I have a .jpg containing an image of a table which I am attempting to extract to Excel, using Python.
I am following an example from here:
I have hit a problem though, where the horizontal rows are not being identified. In the source image (above) you can see that the horizontal rows are much lighter than the vertical columns, but they are visible in the source and I believe they should still be detected.
I have altered the cv2.threshold value almost every way I can think of, but still this has no affect on the returned image (see below):
- thresh, img_bin = cv2.threshold(img, 128, 255, cv2.THRESH_BINARY | cv2.THRESH_OTSU)
- thresh, img_bin = cv2.threshold(img, 0, 256, cv2.THRESH_BINARY | cv2.THRESH_OTSU)

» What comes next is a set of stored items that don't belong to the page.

From an optimization exercise on the open Yosys and OpenROAD flow, aimed at small area, a short achievable clock period and few clock cycles; shortcuts taken in it are not production practice.
Only simulation tests tie the RTL to the original design; equivalence was not proved.
Power figures rest on the tool's default switching activity, not on a simulated workload.

== v6 ==
==> flow/design.v <==
`timescale 1ns / 1ps
`default_nettype none
package tcjq_pkg;
	localparam int QUEUE_DEPTH = 32;
	localparam int AW = $clog2(QUEUE_DEPTH);
	localparam int CW = $clog2(QUEUE_DEPTH + 1);
	localparam logic [2:0] CMD_ENQ    = 3'd0;
	localparam logic [2:0] CMD_DEQ    = 3'd1;
	localparam logic [2:0] CMD_PEEK   = 3'd2;
	localparam logic [2:0] CMD_SEARCH = 3'd3;
	localparam logic [2:0] CMD_CANCEL = 3'd4;
	localparam logic [2:0] ST_OK        = 3'd0;
	localparam logic [2:0] ST_BAD_ID    = 3'd1;
	localparam logic [2:0] ST_DUP       = 3'd2;
	localparam logic [2:0] ST_BAD_PAGES = 3'd3;
	localparam logic [2:0] ST_FULL      = 3'd4;
	localparam logic [2:0] ST_NONE      = 3'd5;
	typedef struct packed {
		logic [15:0] id;
		logic [15:0] pages;
	} entry_t;
	typedef struct packed {
		logic        we;
		logic [AW-1:0] waddr;
		entry_t      wdata;
		logic [AW-1:0] raddr;
	} mem_req_t;
endpackage
`default_nettype wire
`timescale 1ns / 1ps
`default_nettype none
module tcjq_store (
	input  wire                                  clk,
	input  wire                                  arst_n,
	input  wire  [15:0]                          key,    
	input  wire                                  ins,    
	input  wire                                  ins_ok,  
	input  wire  [31:0]                          wdata,
	input  wire  [tcjq_pkg::QUEUE_DEPTH-1:0]     clr,    
	input  wire  [tcjq_pkg::QUEUE_DEPTH-1:0]     sel,    
	output logic [tcjq_pkg::QUEUE_DEPTH-1:0]     valid,
	output logic [tcjq_pkg::QUEUE_DEPTH-1:0]     hit,    
	output logic [tcjq_pkg::QUEUE_DEPTH-1:0]     head,   
	output logic [31:0]                          rdata   
);
	localparam int D = tcjq_pkg::QUEUE_DEPTH;
	logic [31:0] mem_q [0:D-1];
	logic [D-1:0] below;    
	logic [D-1:0] shift;    
	logic [D-1:0] above;    
	always_comb begin
		below[0] = 1'b1;
		for (int j = 1; j < D; j++) below[j] = below[j-1] & valid[j-1];
		for (int j = 0; j < D; j++) shift[j] = ins & below[j];
		above[D-1] = 1'b0;
		for (int j = D - 2; j >= 0; j--) above[j] = above[j+1] | valid[j+1];
		for (int j = 0; j < D; j++) begin
			hit[j] = valid[j] && mem_q[j][31:16] == key;
			head[j] = valid[j] & ~above[j];
		end
		rdata = '0;
		for (int j = 0; j < D; j++) rdata = rdata | (mem_q[j] & {32{sel[j]}});
	end
	always_ff @(posedge clk) begin
		if (shift[0]) mem_q[0] <= wdata;
		for (int j = 1; j < D; j++)
			if (shift[j]) mem_q[j] <= mem_q[j-1];
	end
	always_ff @(posedge clk or negedge arst_n) begin
		if (!arst_n) valid <= '0;
		else begin
			valid[0] <= shift[0] ? ins_ok : valid[0] & ~clr[0];
			for (int j = 1; j < D; j++) valid[j] <= (valid[j] | shift[j]) & ~clr[j];
		end
	end
endmodule
`default_nettype wire
`timescale 1ns / 1ps
`default_nettype none
module two_class_job_queue_top (
	input  wire         clk,
	input  wire         arst_n,
	input  wire         s_tvalid,
	output logic        s_tready,
	input  wire  [39:0] s_tdata,
	output logic        m_tvalid,
	input  wire         m_tready,
	output logic [71:0] m_tdata
);
	localparam int D  = tcjq_pkg::QUEUE_DEPTH;
	localparam int CW = tcjq_pkg::CW;
	logic        c_v;
	logic [35:0] c_q;
	logic [2:0]  cmd_q;
	logic [15:0] id_q, pages_q;
	logic        cls_q;
	assign {cls_q, pages_q, id_q, cmd_q} = c_q;
	logic          p_v;
	logic [D-1:0]  psel_q, nsel_q;      
	logic          e_enq_q, e_deq_q, e_head_q, e_find_q, e_cancel_q, e_cls_q;
	logic          e_badid_q, e_badpg_q, e_full_q;    
	logic          e_pf_q, e_nf_q, e_pany_q, e_nany_q;
	logic          o_v1;                
	logic [67:0]   r0_q, r1_q;
	logic [CW-1:0] pc_q, nc_q;
	logic [15:0]   done_q;
	logic room, go, push, pop, take;
	assign room = ~(m_tvalid & o_v1);   
	assign go   = c_v & (~p_v | room);
	assign push = p_v & room;
	assign pop  = m_tvalid & m_tready;
	assign take = s_tvalid & s_tready;
	logic c_v_n, p_v_n, o_v0_n, o_v1_n;
	always_comb begin
		c_v_n = take | (c_v & ~go);
		p_v_n = go | (p_v & ~push);
		o_v0_n = m_tvalid;
		o_v1_n = o_v1;
		if (pop) begin
			o_v0_n = o_v1 | push;
			o_v1_n = 1'b0;
		end else if (push) begin
			o_v0_n = 1'b1;
			o_v1_n = m_tvalid;
		end
	end
	logic [D-1:0] p_valid, n_valid, p_hit, n_hit, p_head, n_head, p_clr, n_clr;
	logic [31:0]  p_rd, n_rd;
	logic         p_ins, n_ins, ins_ok;
	tcjq_store u_pstore (.clk(clk), .arst_n(arst_n), .key(id_q), .ins(p_ins), .ins_ok(ins_ok),
		.wdata({id_q, pages_q}), .clr(p_clr), .sel(psel_q),
		.valid(p_valid), .hit(p_hit), .head(p_head), .rdata(p_rd));
	tcjq_store u_nstore (.clk(clk), .arst_n(arst_n), .key(id_q), .ins(n_ins), .ins_ok(ins_ok),
		.wdata({id_q, pages_q}), .clr(n_clr), .sel(nsel_q),
		.valid(n_valid), .hit(n_hit), .head(n_head), .rdata(n_rd));
	logic is_enq, is_deq, is_peek, is_find, is_cancel, is_head;
	logic p_any, n_any, p_full, n_full, p_found, n_found, id0, pg0;
	always_comb begin
		is_enq    = cmd_q == tcjq_pkg::CMD_ENQ;
		is_deq    = cmd_q == tcjq_pkg::CMD_DEQ;
		is_peek   = cmd_q == tcjq_pkg::CMD_PEEK;
		is_cancel = cmd_q == tcjq_pkg::CMD_CANCEL;
		is_find   = cmd_q == tcjq_pkg::CMD_SEARCH || is_cancel;
		is_head   = is_deq | is_peek;
		p_any   = |p_valid;
		n_any   = |n_valid;
		p_full  = &p_valid;
		n_full  = &n_valid;
		p_found = |p_hit;
		n_found = |n_hit;
		id0     = id_q == '0;
		pg0     = pages_q == '0;
		p_ins  = go & is_enq & cls_q & ~p_full;
		n_ins  = go & is_enq & ~cls_q & ~n_full;
		ins_ok = ~id0 & ~pg0 & ~p_found & ~n_found;
		p_clr = '0;
		n_clr = '0;
		if (go & is_cancel) begin
			p_clr = p_hit;
			n_clr = n_hit;
		end
		if (go & is_deq) begin
			p_clr = p_head;
			n_clr = p_any ? '0 : n_head;
		end
	end
	logic [2:0]    st;
	logic          rep, rcls, p_up, p_dn, n_up, n_dn, found;
	logic [CW-1:0] pc_n, nc_n;
	logic [15:0]   done_n;
	logic [67:0]   res;
	always_comb begin
		found = e_pf_q | e_nf_q;
		rep  = e_find_q ? found : (e_head_q & (e_pany_q | e_nany_q));
		rcls = e_find_q ? e_pf_q : (e_head_q & e_pany_q);
		st = tcjq_pkg::ST_OK;
		if (e_enq_q) begin
			if (e_badid_q) st = tcjq_pkg::ST_BAD_ID;
			else if (found) st = tcjq_pkg::ST_DUP;
			else if (e_badpg_q) st = tcjq_pkg::ST_BAD_PAGES;
			else if (e_full_q) st = tcjq_pkg::ST_FULL;
		end else if ((e_head_q | e_find_q) & ~rep) st = tcjq_pkg::ST_NONE;
		p_up = e_enq_q & e_cls_q & ~e_badid_q & ~found & ~e_badpg_q & ~e_full_q;
		n_up = e_enq_q & ~e_cls_q & ~e_badid_q & ~found & ~e_badpg_q & ~e_full_q;
		p_dn = (e_cancel_q & e_pf_q) | (e_deq_q & e_pany_q);
		n_dn = (e_cancel_q & e_nf_q) | (e_deq_q & ~e_pany_q & e_nany_q);
		pc_n = pc_q;
		nc_n = nc_q;
		if (p_up) pc_n = pc_q + 1'b1;
		if (p_dn) pc_n = pc_q - 1'b1;
		if (n_up) nc_n = nc_q + 1'b1;
		if (n_dn) nc_n = nc_q - 1'b1;
		done_n = (e_deq_q && (e_pany_q || e_nany_q) && done_q != 16'hFFFF) ?
			done_q + 1'b1 : done_q;
		res = {done_n, 8'(nc_n), 8'(pc_n), rcls, p_rd[15:0] | n_rd[15:0],
			p_rd[31:16] | n_rd[31:16], st};
	end
	always_ff @(posedge clk or negedge arst_n) begin
		if (!arst_n) begin
			c_v <= 1'b0;
			s_tready <= 1'b0;
			p_v <= 1'b0;
			pc_q <= '0;
			nc_q <= '0;
			done_q <= '0;
			m_tvalid <= 1'b0;
			o_v1 <= 1'b0;
		end else begin
			c_v <= c_v_n;
			p_v <= p_v_n;
			m_tvalid <= o_v0_n;
			o_v1 <= o_v1_n;
			s_tready <= ~c_v_n | ~p_v_n | ~(o_v0_n & o_v1_n);
			if (push) begin
				pc_q <= pc_n;
				nc_q <= nc_n;
				done_q <= done_n;
			end
		end
	end
	always_ff @(posedge clk) begin
		if (take) c_q <= s_tdata[35:0];
		if (go) begin
			psel_q <= is_find ? p_hit : (is_head ? p_head : '0);
			nsel_q <= is_find ? n_hit : (is_head & ~p_any ? n_head : '0);
			e_enq_q <= is_enq;
			e_deq_q <= is_deq;
			e_head_q <= is_head;
			e_find_q <= is_find;
			e_cancel_q <= is_cancel;
			e_cls_q <= cls_q;
			e_badid_q <= id0;
			e_badpg_q <= pg0;
			e_full_q <= cls_q ? p_full : n_full;
			e_pf_q <= p_found;
			e_nf_q <= n_found;
			e_pany_q <= p_any;
			e_nany_q <= n_any;
		end
		if (pop | ~m_tvalid) r0_q <= o_v1 ? r1_q : res;
		if (push & m_tvalid & ~pop) r1_q <= res;
	end
	assign m_tdata = {4'd0, r0_q};
endmodule
`default_nettype wire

Results in the same image:
import cv2
import numpy as np
import pandas as pd
import matplotlib.pyplot as plt
import csv
try:
from PIL import Image
except ImportError:
import Image
import pytesseract
# read your file
file = r'venv/images/iiCrop.jpg'
img = cv2.imread(file, 0)
img.shape
# thresholding the image to a binary image
thresh, img_bin = cv2.threshold(img, 128, 255, cv2.THRESH_BINARY | cv2.THRESH_OTSU)
# inverting the image
img_bin = 255 - img_bin
cv2.imwrite('venv/images/cv_inverted.png', img_bin)
# Plotting the image to see the output
plotting = plt.imshow(img_bin, cmap='gray')
plt.show()
Is there something obvious, or not so obvious I am doing wrong?